The grocery store falls under Long Beach’s Downtown Plan PD-30, which outlines development standards, land-use and building heights, among other things. The Vons parcel falls into the area where the most density is allowed in the city—builds up to 240 feet, or 500 with incentives such as the inclusion of public open space.

Weibel said prospective buyers could be looking at the property as a “covered land play”—a strategy investors use when they think there is a better use of land than the current one. The “better use” often is a residential or mixed-use development with high density.

“In 16 years or whenever Vons is not a tenant anymore, this is certainly a ripe redevelopment property given the location, the zoning and the size,” Weibel said. “It’s really hard to find an acre and a half in Los Angeles County to develop.”

If an investor wanted to redevelop the land sooner, they would need to buy Vons out of its lease, which would be “really costly,” Weibel said.

But redevelopment may not be the goal due to the success of the grocery store, Weibel noted. This particular Vons is the most visited supermarket in Long Beach, he said, with nearly 875,000 customers in 2020.

Grocery stores and grocery-anchored retail centers have always been popular among real estate investors, Weibel said.

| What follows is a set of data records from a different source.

$ cat src/sv/ilpq_pkg.sv
// ----------------------------------------------------------------------------
// ilpq_pkg: shared types and constants
// Operation codes, status codes, sequencer states and the memory control
// group that is used by the list priority queue.
// ----------------------------------------------------------------------------
`default_nettype none

package ilpq_pkg;

  // Operation codes carried in the low bits of the input word.
  localparam logic [2:0] OP_APPEND  = 3'd0;
  localparam logic [2:0] OP_PREPEND = 3'd1;
  localparam logic [2:0] OP_INSERT  = 3'd2;
  localparam logic [2:0] OP_POP     = 3'd3;
  localparam logic [2:0] OP_CLEAR   = 3'd4;

  // Result status codes.
  localparam logic [1:0] ST_OK    = 2'd0;
  localparam logic [1:0] ST_FULL  = 2'd1;
  localparam logic [1:0] ST_EMPTY = 2'd2;

  // Width of the count and capacity fields on the ports.
  localparam int unsigned COUNT_BITS = 9;
  localparam logic [COUNT_BITS-1:0] CAP_RESET = 9'd256;

  // Sequencer states.
  typedef enum logic [3:0] {
    S_IDLE,
    S_WALK,
    S_WALK_CMP,
    S_PUT_CHK,
    S_FREE_UPD,
    S_PUT_WR1,
    S_PUT_WR2,
    S_POP_RD,
    S_POP_UPD,
    S_POP_WR,
    S_DONE
  } seq_state_t;

  // Strobes from the sequencer to the slot memory.
  typedef struct packed {
    logic rd_en;
    logic next_we;
    logic data_we;
  } mem_ctl_t;

endpackage

`default_nettype wire

$ cat src/sv/ilpq_seq.sv
// ----------------------------------------------------------------------------
// ilpq_seq: list sequencer
// Runs one operation at a time over the slot memory: walks the list with
// the shared priority comparator, allocates and frees slots and keeps the
// head links, the count and the high-water mark.
// ----------------------------------------------------------------------------
`default_nettype none

module ilpq_seq #(
  parameter int unsigned SLOTS = 256,
  parameter int unsigned AW    = 9,
  parameter int unsigned CW    = 9,
  parameter int unsigned KW    = 9,
  parameter int unsigned PB    = 32,
  parameter int unsigned PRB   = 16
) (
  input  wire logic               clk,
  input  wire logic               rst,
  input  wire logic               in_valid,
  output logic                    in_ready,
  input  wire logic [2:0]         op,
  input  wire logic [PB-1:0]      payload_in,
  input  wire logic [PRB-1:0]     priority_in,
  input  wire logic [KW-1:0]      cap_eff,
  input  wire logic               out_free,
  output logic                    res_valid,
  output logic [1:0]              res_status,
  output logic [CW-1:0]           res_count,
  output logic [PB-1:0]           res_payload,
  output ilpq_pkg::mem_ctl_t      ctl,
  output logic [AW-1:0]           rd_addr,
  output logic [AW-1:0]           next_wa,
  output logic [AW-1:0]           next_wd,
  output logic [AW-1:0]           data_wa,
  output logic [PB-1:0]           payload_wd,
  output logic [PRB-1:0]          prio_wd,
  input  wire logic [AW-1:0]      next_rd,
  input  wire logic [PB-1:0]      payload_rd,
  input  wire logic [PRB-1:0]     prio_rd
);
  import ilpq_pkg::*;

  localparam logic [AW-1:0] HEAD_USED = AW'(0);
  localparam logic [AW-1:0] HEAD_FREE = AW'(1);

  seq_state_t state, state_next;

  logic [2:0]     op_r;
  logic [PB-1:0]  pay_r;
  logic [PRB-1:0] prio_r;
  logic [AW-1:0]  p, n, f;
  logic [AW-1:0]  used_next, used_prev, free_next, free_prev;
  logic [AW:0]    hwm;
  logic [CW-1:0]  count;
  logic [1:0]     status_r;
  logic [PB-1:0]  pay_out;

  logic start;
  logic ge;
  logic full;

  assign start = in_valid && in_ready;
  // Shared comparator: stored priority against the new one.
  assign ge   = $signed(prio_rd) >= $signed(prio_r);
  assign full = KW'(count) >= cap_eff;

  // Next state.
  always_comb begin
    state_next = state;
    case (state)
      S_IDLE: begin
        if (start) begin
          case (op)
            OP_APPEND, OP_PREPEND: state_next = S_PUT_CHK;
            OP_INSERT:             state_next = S_WALK;
            OP_POP:   state_next = (used_next == HEAD_USED) ? S_DONE : S_POP_RD;
            default:  state_next = S_DONE;
          endcase
        end
      end
      S_WALK:     state_next = (n == HEAD_USED) ? S_PUT_CHK : S_WALK_CMP;
      S_WALK_CMP: state_next = ge ? S_WALK : S_PUT_CHK;
      S_PUT_CHK: begin
        if (full) begin
          state_next = S_DONE;
        end else if (free_next == HEAD_FREE) begin
          state_next = S_PUT_WR1;
        end else begin
          state_next = S_FREE_UPD;
        end
      end
      S_FREE_UPD: state_next = S_PUT_WR1;
      S_PUT_WR1:  state_next = S_PUT_WR2;
      S_PUT_WR2:  state_next = S_DONE;
      S_POP_RD:   state_next = S_POP_UPD;
      S_POP_UPD:  state_next = S_POP_WR;
      S_POP_WR:   state_next = S_DONE;
      S_DONE:     state_next = out_free ? S_IDLE : S_DONE;
      default:    state_next = S_IDLE;
    endcase
  end

  // Memory strobes and addresses.
  always_comb begin
    ctl        = '0;
    rd_addr    = n;
    next_wa    = f;
    next_wd    = n;
    data_wa    = f;
    payload_wd = pay_r;
    prio_wd    = (op_r == OP_INSERT) ? prio_r : '0;
    case (state)
      S_WALK: begin
        ctl.rd_en = (n != HEAD_USED);
      end
      S_PUT_CHK: begin
        rd_addr   = free_next;
        ctl.rd_en = !full && (free_next != HEAD_FREE);
      end
      S_PUT_WR1: begin
        ctl.data_we = 1'b1;
        ctl.next_we = 1'b1;
      end
      S_PUT_WR2: begin
        next_wa     = p;
        next_wd     = f;
        ctl.next_we = (p != HEAD_USED);
      end
      S_POP_RD: begin
        rd_addr   = f;
        ctl.rd_en = 1'b1;
      end
      S_POP_UPD: begin
        next_wd     = HEAD_FREE;
        ctl.next_we = 1'b1;
      end
      S_POP_WR: begin
        next_wa     = free_prev;
        next_wd     = f;
        ctl.next_we = (free_prev != HEAD_FREE);
      end
      default: begin
        ctl = '0;
      end
    endcase
  end

  // Handshake and result outputs.
  always_comb begin
    in_ready    = (state == S_IDLE);
    res_valid   = (state == S_DONE) && out_free;
    res_status  = status_r;
    res_count   = count;
    res_payload = pay_out;
  end

  always_ff @(posedge clk) begin
    if (rst) begin
      state     <= S_IDLE;
      used_next <= HEAD_USED;
      used_prev <= HEAD_USED;
      free_next <= HEAD_FREE;
      free_prev <= HEAD_FREE;
      hwm       <= (AW+1)'(2);
      count     <= '0;
    end else begin
      state <= state_next;
      case (state)
        S_IDLE: begin
          if (start) begin
            op_r     <= op;
            pay_r    <= payload_in;
            prio_r   <= priority_in;
            status_r <= (op == OP_POP && used_next == HEAD_USED) ? ST_EMPTY : ST_OK;
            pay_out  <= '0;
            case (op)
              OP_APPEND: begin
                p <= used_prev;
                n <= HEAD_USED;
              end
              OP_PREPEND, OP_INSERT: begin
                p <= HEAD_USED;
                n <= used_next;
              end
              OP_POP: begin
                f <= used_next;
              end
              OP_CLEAR: begin
                used_next <= HEAD_USED;
                used_prev <= HEAD_USED;
                free_next <= HEAD_FREE;
                free_prev <= HEAD_FREE;
                hwm       <= (AW+1)'(2);
                count     <= '0;
              end
              default: begin
              end
            endcase
          end
        end
        // Step past an entry of greater or equal priority.
        S_WALK_CMP: begin
          if (ge) begin
            p <= n;
            n <= next_rd;
          end
        end
        // Take a slot from the free list or from the high-water mark.
        S_PUT_CHK: begin
          if (full) begin
            status_r <= ST_FULL;
          end else if (free_next == HEAD_FREE) begin
            f   <= hwm[AW-1:0];
            hwm <= hwm + 1'b1;
          end else begin
            f <= free_next;
          end
        end
        S_FREE_UPD: begin
          free_next <= next_rd;
          if (next_rd == HEAD_FREE) begin
            free_prev <= HEAD_FREE;
          end
        end
        S_PUT_WR1: begin
          if (n == HEAD_USED) begin
            used_prev <= f;
          end
        end
        S_PUT_WR2: begin
          if (p == HEAD_USED) begin
            used_next <= f;
          end
          count <= count + 1'b1;
        end
        // Unlink the head entry and hand back its payload.
        S_POP_UPD: begin
          used_next <= next_rd;
          if (next_rd == HEAD_USED) begin
            used_prev <= HEAD_USED;
          end
          pay_out <= payload_rd;
        end
        S_POP_WR: begin
          if (free_prev == HEAD_FREE) begin
            free_next <= f;
          end
          free_prev <= f;
          count     <= count - 1'b1;
        end
        default: begin
        end
      endcase
    end
  end

  // The count never exceeds the pool.
  a_count_bound: assert property (@(posedge clk) disable iff (rst)
    count <= CW'(SLOTS))
    else $error("entry count above pool size");

  // An empty used list and a zero count go together between operations.
  a_empty_match: assert property (@(posedge clk) disable iff (rst)
    (state == S_IDLE) |-> ((used_next == HEAD_USED) == (count == '0)))
    else $error("used list and count disagree");

  // A clear empties the list at once.
  a_clear: assert property (@(posedge clk) disable iff (rst)
    (start && op == OP_CLEAR) |=> (count == '0 && used_next == HEAD_USED))
    else $error("clear did not empty the list");

  // A refused put leaves the count unchanged.
  a_full_hold: assert property (@(posedge clk) disable iff (rst)
    (state == S_PUT_CHK && full) |=> $stable(count))
    else $error("count changed on refused put");

endmodule

`default_nettype wire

But the COVID-19 pandemic made the product type even more appealing, with grocery stores performing extremely well while other types of retail suffered.

“They were always open and operating—people needed to buy food and groceries,” Weibel said. “And these grocery operators have turned some of these very dense locations like the Long Beach one into kind of a quasi-distribution center for their delivery business, which has just taken off in the last 18 to 24 months.”

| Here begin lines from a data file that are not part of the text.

`config.mk`:
```
export PLATFORM = sky130hd
export DESIGN_NAME = i2c_bit_level_master_top
export DESIGN_NICKNAME = d
export VERILOG_FILES = /design/src/hw/rtl/i2cm_pkg.sv /design/src/hw/rtl/i2c_bit_level_master_top.sv /design/src/hw/rtl/i2cm_core.sv
export SDC_FILE = /design/constraint.sdc
export NUM_CORES = 1
export LEC_CHECK = 0
export BUFFER_PORTS_ARGS = -buffer_cell sky130_fd_sc_hd__buf_2
export CAP_MARGIN = 20
export CORE_UTILIZATION = 60
export CTS_CLUSTER_DIAMETER = 60
export DETAILED_ROUTE_END_ITERATION = 8
export PLACE_DENSITY = 0.82
export RECOVER_POWER = 50
export REMOVE_ABC_BUFFERS = 1
export SLEW_MARGIN = 0
export SYNTH_ARGS = -nofsm -noshare
export SYNTH_HDL_FRONTEND = slang
export SYNTH_SLANG_ARGS = --single-unit
```
`constraint.sdc`:
```
create_clock -name i_clk -period 8.5 [get_ports i_clk]
set_input_delay 0.425 -clock i_clk [delete_from_list [all_inputs] [get_ports i_clk]]
set_output_delay 0.425 -clock i_clk [all_outputs]
set_load 0.1 [all_outputs]
```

Vons currently pays $1.5 million, or $2.62 per square foot per month, in rent for the space. Rent will increase 7.5% in 2027 and every five years thereafter, according to Weibel.

The listing has already garnered a lot of “good” interest, Weibel said. The activity has been from a variety of groups, he said, including 1031 investors, family offices, institutional groups and some foreign groups.

“Investors are looking at this as a generational opportunity,” Weibel said. “A lot of folks that buy in Los Angeles County are very high-net-worth individuals or other private entities that look at these as like generational assets they can pass through the family for decades. It’s really, truly a long term trophy property that somebody can hold for a long, long time.”

SRS Managing Principals Matthew Mousavi and Patrick Luther are Weibel’s listing partners on the property.